**What you are asked to do**
Find the line containing "placed cells by" in the records below. Copy exactly that line and each one after it, ending at the line containing "16 | 0.096 |", and nothing more.

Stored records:
=====
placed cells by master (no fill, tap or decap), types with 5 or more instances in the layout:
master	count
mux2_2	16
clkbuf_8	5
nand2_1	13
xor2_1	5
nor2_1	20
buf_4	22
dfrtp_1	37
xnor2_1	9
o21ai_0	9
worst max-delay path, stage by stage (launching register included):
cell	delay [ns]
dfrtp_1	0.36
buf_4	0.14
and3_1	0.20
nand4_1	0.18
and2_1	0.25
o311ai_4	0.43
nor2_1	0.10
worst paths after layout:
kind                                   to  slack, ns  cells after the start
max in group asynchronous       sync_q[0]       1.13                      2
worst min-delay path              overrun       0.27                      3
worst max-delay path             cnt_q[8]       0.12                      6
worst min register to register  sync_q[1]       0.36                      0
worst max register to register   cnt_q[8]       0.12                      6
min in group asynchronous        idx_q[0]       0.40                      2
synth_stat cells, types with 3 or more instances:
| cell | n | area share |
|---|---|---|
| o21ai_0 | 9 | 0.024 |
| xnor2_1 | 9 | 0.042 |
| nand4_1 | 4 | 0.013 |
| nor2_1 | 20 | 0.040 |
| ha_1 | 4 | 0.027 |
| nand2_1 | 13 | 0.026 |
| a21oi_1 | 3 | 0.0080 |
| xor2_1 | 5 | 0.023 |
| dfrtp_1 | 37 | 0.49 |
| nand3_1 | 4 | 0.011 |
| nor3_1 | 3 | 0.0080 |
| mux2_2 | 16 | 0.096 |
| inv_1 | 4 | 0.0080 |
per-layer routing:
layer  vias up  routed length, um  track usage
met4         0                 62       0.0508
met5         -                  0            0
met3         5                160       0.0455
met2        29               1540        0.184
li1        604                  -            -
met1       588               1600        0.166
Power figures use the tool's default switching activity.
=====
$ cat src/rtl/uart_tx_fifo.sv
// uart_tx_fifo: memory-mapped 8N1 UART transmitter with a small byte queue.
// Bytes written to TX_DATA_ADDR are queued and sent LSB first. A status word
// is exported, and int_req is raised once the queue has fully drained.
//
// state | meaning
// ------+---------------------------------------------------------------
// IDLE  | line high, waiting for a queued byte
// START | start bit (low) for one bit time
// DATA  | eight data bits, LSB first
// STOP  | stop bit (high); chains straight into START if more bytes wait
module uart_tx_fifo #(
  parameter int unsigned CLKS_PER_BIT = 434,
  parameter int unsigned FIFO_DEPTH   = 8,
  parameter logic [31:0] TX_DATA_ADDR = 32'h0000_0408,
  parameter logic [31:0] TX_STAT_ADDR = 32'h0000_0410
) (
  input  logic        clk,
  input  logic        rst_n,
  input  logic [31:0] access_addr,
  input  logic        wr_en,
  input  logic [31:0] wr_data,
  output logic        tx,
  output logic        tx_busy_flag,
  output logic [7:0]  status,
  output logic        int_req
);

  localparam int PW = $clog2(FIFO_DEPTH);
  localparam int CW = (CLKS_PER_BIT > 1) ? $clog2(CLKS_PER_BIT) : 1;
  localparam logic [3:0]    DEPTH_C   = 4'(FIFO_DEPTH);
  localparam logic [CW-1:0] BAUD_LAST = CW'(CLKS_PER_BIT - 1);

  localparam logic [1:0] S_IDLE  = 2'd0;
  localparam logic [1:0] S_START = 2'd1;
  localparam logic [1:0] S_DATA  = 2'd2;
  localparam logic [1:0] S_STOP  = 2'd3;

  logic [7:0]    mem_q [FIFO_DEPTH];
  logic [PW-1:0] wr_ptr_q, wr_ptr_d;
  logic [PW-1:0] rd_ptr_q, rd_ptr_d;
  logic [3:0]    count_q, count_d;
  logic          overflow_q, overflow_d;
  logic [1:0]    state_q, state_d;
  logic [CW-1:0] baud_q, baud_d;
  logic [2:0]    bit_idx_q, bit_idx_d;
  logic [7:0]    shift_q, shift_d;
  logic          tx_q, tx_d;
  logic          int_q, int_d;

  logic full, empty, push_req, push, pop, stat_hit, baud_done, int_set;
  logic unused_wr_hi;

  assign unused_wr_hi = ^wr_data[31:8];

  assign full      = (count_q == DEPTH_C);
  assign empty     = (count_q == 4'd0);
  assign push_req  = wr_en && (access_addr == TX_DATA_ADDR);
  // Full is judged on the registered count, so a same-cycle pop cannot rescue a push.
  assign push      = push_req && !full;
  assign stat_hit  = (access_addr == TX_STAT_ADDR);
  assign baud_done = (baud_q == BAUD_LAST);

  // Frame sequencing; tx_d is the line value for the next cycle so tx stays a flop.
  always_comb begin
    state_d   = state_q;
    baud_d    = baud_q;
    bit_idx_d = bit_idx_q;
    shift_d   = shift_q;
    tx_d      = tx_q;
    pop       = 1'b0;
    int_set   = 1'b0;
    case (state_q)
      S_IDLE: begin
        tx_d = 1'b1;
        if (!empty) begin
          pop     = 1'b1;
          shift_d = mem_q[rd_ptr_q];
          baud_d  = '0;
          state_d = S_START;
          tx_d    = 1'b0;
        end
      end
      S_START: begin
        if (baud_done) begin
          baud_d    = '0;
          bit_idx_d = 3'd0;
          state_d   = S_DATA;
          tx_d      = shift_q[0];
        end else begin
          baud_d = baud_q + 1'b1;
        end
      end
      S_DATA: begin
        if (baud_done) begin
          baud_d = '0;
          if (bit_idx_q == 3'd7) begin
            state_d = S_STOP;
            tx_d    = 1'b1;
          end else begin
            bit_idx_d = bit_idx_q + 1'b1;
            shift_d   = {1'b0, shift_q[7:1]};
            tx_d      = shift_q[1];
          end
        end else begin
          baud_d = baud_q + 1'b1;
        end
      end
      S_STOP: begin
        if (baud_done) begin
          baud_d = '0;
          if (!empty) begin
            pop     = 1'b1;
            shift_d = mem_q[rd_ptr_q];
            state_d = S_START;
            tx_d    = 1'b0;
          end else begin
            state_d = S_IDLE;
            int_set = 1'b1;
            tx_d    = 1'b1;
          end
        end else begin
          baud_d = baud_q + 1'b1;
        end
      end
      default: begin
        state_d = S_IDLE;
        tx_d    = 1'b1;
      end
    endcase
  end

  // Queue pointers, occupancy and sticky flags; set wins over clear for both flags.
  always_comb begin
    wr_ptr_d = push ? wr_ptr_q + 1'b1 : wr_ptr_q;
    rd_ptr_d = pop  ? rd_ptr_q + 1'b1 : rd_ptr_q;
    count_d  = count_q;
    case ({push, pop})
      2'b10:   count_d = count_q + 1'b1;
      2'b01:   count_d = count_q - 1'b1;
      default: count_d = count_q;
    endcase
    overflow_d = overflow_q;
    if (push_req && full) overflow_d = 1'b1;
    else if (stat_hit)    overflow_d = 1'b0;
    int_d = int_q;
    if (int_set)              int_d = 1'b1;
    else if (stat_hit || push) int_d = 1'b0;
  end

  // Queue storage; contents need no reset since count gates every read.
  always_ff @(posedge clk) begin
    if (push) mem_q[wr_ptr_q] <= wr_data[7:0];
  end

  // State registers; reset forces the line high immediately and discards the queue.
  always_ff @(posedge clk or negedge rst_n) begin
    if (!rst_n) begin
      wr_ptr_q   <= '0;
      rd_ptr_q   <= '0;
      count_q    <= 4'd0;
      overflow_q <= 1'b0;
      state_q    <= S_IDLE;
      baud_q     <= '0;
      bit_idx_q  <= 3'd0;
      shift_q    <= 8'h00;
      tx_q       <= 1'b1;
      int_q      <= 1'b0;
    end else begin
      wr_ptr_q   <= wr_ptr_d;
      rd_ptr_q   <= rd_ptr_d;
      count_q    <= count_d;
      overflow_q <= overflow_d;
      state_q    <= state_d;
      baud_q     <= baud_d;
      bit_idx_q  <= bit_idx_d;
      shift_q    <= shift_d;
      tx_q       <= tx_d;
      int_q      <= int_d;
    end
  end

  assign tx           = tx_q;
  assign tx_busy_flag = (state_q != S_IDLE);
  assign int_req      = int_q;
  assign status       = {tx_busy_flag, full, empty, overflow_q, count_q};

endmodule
=====
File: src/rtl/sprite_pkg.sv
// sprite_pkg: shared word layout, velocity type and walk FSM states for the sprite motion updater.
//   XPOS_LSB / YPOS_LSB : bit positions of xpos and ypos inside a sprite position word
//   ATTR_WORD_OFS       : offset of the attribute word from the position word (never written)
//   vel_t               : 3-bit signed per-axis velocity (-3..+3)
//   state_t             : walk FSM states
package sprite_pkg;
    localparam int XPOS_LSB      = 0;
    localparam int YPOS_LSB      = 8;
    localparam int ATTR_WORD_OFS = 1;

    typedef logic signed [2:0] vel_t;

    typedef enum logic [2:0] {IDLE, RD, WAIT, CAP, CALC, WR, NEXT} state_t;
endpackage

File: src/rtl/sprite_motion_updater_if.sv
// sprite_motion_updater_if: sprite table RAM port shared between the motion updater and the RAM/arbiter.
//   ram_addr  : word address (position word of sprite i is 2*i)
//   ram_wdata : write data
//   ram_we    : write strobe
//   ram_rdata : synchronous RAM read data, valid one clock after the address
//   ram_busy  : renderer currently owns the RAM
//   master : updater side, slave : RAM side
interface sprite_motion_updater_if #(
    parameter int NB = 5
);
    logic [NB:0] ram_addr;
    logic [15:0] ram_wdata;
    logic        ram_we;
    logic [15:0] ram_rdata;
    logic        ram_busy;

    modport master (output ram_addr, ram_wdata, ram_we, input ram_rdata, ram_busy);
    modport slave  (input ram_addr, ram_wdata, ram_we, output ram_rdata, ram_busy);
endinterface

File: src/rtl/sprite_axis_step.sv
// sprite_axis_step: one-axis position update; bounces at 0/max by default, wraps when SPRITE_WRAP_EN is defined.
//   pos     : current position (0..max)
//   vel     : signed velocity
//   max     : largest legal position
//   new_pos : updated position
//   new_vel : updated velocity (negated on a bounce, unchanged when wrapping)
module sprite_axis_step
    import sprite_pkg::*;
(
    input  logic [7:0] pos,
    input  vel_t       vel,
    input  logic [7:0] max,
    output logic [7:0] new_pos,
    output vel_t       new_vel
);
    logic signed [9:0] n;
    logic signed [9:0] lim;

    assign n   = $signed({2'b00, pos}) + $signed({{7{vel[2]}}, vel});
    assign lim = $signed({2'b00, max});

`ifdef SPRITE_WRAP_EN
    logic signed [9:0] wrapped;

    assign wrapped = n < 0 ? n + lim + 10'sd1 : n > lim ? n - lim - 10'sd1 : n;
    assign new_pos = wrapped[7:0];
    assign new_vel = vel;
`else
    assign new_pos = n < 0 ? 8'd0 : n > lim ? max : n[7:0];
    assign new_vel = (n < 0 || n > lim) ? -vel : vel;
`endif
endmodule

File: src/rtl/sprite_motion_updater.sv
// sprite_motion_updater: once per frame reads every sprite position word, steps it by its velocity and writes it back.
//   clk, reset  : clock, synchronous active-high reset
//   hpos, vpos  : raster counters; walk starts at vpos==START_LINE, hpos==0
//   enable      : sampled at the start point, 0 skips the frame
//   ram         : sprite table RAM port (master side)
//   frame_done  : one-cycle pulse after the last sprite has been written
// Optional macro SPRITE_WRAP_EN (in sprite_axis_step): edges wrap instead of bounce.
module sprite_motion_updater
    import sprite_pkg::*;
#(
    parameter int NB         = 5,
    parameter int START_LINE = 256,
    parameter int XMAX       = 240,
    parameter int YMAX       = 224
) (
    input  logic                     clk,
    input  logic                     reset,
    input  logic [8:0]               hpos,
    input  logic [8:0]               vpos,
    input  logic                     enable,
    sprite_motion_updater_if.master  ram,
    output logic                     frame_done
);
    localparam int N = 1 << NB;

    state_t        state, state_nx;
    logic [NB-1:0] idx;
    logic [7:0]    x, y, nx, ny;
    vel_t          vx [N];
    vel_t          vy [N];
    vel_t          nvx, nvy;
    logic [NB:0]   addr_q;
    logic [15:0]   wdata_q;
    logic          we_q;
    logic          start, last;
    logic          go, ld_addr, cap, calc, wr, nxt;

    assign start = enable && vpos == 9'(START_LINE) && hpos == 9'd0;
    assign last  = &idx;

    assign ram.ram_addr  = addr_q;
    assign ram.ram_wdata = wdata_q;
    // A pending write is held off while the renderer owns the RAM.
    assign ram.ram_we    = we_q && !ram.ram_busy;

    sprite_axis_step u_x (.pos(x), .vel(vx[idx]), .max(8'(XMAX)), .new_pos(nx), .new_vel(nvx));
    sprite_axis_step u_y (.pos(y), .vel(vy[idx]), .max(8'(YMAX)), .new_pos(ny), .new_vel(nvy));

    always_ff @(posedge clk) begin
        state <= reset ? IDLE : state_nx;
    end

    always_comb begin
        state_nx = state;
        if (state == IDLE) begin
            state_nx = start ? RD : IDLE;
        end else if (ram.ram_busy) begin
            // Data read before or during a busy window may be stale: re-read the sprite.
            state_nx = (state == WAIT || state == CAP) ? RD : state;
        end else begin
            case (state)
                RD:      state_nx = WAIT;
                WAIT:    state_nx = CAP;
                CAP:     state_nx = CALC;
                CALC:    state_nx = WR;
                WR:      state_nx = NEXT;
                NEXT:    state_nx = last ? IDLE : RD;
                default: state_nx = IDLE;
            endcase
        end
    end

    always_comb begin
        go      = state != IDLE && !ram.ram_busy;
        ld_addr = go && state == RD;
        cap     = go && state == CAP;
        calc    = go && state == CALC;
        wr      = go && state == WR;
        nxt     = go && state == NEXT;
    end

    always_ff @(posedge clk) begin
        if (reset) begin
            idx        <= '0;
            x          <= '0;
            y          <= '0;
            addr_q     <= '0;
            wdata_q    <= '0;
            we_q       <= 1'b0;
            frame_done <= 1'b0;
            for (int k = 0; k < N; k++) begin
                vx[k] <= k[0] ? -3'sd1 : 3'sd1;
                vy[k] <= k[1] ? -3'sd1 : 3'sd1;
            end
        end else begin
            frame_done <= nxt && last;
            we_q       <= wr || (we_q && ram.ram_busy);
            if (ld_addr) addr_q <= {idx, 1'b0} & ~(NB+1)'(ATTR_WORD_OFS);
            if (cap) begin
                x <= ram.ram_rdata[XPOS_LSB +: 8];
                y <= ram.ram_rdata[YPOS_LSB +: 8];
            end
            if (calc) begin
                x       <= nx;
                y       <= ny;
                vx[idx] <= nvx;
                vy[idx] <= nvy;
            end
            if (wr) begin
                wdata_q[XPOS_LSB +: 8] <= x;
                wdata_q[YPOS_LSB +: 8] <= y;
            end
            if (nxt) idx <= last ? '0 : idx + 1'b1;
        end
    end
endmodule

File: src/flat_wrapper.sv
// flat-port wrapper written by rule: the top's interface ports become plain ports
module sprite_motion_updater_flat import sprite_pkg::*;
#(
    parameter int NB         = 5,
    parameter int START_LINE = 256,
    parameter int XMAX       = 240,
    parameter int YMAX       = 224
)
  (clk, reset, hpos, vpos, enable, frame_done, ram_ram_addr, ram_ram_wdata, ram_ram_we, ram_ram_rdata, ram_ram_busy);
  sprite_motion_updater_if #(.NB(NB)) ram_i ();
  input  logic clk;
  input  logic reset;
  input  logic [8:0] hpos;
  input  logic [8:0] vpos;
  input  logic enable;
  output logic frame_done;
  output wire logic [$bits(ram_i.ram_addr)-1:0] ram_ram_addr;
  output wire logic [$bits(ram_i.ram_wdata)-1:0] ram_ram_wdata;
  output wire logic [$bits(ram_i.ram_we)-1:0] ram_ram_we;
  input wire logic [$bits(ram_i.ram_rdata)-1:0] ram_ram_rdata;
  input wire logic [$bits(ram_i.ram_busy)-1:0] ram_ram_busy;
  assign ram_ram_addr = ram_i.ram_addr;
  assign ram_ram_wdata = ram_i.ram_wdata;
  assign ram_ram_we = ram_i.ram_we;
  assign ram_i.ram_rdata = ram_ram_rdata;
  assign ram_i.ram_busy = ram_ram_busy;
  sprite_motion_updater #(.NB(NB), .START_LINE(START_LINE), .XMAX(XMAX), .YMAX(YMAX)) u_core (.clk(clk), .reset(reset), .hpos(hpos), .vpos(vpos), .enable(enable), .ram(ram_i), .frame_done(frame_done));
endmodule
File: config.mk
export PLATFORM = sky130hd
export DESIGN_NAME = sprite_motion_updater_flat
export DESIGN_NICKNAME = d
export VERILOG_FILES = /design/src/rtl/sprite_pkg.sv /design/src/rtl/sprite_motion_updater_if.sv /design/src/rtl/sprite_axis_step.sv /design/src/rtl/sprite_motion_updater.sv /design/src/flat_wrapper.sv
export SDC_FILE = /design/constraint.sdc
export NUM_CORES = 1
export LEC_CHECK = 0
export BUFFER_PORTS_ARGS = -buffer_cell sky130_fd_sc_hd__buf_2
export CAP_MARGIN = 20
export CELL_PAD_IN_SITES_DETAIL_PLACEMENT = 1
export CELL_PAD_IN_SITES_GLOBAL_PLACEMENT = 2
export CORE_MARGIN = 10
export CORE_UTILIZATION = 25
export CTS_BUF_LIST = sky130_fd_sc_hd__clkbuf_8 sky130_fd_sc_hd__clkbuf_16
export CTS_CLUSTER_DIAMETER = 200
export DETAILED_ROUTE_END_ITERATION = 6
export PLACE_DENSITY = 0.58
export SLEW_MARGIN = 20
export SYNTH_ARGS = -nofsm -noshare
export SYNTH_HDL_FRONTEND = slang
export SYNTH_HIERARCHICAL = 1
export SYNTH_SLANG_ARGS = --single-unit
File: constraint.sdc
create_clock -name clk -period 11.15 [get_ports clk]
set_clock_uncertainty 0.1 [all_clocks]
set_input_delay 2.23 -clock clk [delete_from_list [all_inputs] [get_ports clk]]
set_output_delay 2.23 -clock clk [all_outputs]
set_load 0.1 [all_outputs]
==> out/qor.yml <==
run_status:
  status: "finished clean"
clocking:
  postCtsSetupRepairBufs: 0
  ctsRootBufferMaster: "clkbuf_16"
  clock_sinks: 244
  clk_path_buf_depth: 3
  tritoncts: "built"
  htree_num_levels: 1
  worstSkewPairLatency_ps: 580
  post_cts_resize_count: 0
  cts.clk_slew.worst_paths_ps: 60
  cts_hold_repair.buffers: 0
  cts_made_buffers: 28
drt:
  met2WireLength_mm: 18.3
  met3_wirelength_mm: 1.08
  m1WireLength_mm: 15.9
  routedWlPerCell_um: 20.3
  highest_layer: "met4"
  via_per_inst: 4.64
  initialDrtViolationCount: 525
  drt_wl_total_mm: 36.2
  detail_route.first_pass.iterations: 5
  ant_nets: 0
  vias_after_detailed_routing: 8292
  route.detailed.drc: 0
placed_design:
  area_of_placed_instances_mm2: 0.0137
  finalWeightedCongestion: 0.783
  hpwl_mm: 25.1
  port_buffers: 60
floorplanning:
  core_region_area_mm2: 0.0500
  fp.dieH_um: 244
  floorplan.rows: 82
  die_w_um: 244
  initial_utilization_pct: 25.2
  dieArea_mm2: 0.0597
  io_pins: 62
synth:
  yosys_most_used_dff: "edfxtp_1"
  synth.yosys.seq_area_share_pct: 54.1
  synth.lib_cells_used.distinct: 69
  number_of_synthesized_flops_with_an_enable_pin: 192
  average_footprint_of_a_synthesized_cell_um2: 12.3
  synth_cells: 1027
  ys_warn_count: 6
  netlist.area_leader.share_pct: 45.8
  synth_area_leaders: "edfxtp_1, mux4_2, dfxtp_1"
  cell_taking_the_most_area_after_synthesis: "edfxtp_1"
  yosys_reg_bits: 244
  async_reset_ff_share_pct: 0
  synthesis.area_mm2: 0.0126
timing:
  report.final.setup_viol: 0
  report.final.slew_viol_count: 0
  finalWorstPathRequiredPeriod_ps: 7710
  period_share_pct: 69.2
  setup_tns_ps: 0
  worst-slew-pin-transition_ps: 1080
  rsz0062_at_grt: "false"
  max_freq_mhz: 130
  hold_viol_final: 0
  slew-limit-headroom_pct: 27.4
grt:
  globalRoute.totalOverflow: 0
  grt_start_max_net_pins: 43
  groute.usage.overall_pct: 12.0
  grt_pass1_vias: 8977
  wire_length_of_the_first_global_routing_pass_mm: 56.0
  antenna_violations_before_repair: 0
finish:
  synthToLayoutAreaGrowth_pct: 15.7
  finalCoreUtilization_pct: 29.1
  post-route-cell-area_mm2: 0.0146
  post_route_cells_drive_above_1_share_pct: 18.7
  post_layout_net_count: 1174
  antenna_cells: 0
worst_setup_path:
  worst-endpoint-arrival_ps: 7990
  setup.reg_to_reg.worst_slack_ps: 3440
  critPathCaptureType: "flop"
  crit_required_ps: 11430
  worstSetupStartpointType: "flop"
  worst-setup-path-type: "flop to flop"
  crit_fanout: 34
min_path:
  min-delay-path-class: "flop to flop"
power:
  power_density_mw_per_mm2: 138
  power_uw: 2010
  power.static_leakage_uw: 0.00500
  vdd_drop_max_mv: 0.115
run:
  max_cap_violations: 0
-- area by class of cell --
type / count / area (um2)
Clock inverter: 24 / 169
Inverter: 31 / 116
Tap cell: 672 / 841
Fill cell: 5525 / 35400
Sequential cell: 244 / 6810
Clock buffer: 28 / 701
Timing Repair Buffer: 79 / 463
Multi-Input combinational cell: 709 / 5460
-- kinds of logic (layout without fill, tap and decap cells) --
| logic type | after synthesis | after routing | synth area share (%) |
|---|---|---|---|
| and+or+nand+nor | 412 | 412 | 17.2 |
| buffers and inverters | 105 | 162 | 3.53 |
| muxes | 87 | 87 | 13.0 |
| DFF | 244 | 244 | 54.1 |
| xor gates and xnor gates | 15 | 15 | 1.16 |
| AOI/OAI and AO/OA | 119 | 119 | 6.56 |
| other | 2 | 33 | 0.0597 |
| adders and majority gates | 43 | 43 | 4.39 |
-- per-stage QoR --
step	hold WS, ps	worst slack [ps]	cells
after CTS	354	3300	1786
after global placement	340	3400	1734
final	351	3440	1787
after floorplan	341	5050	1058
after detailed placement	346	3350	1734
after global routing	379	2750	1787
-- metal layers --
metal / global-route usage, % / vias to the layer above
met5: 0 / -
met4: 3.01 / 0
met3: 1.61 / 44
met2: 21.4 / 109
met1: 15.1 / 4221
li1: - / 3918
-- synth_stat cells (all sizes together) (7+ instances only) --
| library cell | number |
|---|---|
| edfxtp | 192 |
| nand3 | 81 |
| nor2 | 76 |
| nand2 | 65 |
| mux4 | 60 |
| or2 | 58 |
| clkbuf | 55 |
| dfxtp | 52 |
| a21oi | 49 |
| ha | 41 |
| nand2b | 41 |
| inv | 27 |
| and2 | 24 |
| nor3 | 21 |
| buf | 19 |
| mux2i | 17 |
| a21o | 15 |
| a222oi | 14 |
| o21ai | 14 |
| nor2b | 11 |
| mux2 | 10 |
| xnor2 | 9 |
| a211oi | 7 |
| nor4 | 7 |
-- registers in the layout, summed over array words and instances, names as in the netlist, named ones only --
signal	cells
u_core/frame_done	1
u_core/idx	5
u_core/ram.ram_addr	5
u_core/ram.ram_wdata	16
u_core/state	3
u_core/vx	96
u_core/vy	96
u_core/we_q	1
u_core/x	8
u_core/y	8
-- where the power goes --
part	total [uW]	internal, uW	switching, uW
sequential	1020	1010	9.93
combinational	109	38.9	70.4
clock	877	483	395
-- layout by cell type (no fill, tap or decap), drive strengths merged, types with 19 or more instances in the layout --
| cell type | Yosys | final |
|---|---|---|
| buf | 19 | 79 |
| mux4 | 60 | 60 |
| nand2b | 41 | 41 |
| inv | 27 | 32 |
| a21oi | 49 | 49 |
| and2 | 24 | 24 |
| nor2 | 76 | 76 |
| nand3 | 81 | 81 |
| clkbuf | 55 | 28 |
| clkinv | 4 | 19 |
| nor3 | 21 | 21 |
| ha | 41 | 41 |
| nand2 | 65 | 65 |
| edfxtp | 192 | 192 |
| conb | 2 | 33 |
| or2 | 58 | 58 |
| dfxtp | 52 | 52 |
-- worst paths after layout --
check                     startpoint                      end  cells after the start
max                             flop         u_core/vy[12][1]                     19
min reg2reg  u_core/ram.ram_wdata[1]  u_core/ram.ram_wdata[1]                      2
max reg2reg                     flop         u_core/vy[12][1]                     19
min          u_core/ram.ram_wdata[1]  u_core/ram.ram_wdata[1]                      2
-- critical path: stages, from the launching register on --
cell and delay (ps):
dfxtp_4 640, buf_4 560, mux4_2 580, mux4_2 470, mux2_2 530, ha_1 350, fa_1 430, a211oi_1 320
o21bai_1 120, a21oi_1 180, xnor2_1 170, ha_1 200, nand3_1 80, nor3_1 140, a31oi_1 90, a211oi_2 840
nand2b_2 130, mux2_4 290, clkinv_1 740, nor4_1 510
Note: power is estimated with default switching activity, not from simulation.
=====
**Answer to this problem**
placed cells by master (no fill, tap or decap), types with 5 or more instances in the layout:
master	count
mux2_2	16
clkbuf_8	5
nand2_1	13
xor2_1	5
nor2_1	20
buf_4	22
dfrtp_1	37
xnor2_1	9
o21ai_0	9
worst max-delay path, stage by stage (launching register included):
cell	delay [ns]
dfrtp_1	0.36
buf_4	0.14
and3_1	0.20
nand4_1	0.18
and2_1	0.25
o311ai_4	0.43
nor2_1	0.10
worst paths after layout:
kind                                   to  slack, ns  cells after the start
max in group asynchronous       sync_q[0]       1.13                      2
worst min-delay path              overrun       0.27                      3
worst max-delay path             cnt_q[8]       0.12                      6
worst min register to register  sync_q[1]       0.36                      0
worst max register to register   cnt_q[8]       0.12                      6
min in group asynchronous        idx_q[0]       0.40                      2
synth_stat cells, types with 3 or more instances:
| cell | n | area share |
|---|---|---|
| o21ai_0 | 9 | 0.024 |
| xnor2_1 | 9 | 0.042 |
| nand4_1 | 4 | 0.013 |
| nor2_1 | 20 | 0.040 |
| ha_1 | 4 | 0.027 |
| nand2_1 | 13 | 0.026 |
| a21oi_1 | 3 | 0.0080 |
| xor2_1 | 5 | 0.023 |
| dfrtp_1 | 37 | 0.49 |
| nand3_1 | 4 | 0.011 |
| nor3_1 | 3 | 0.0080 |
| mux2_2 | 16 | 0.096 |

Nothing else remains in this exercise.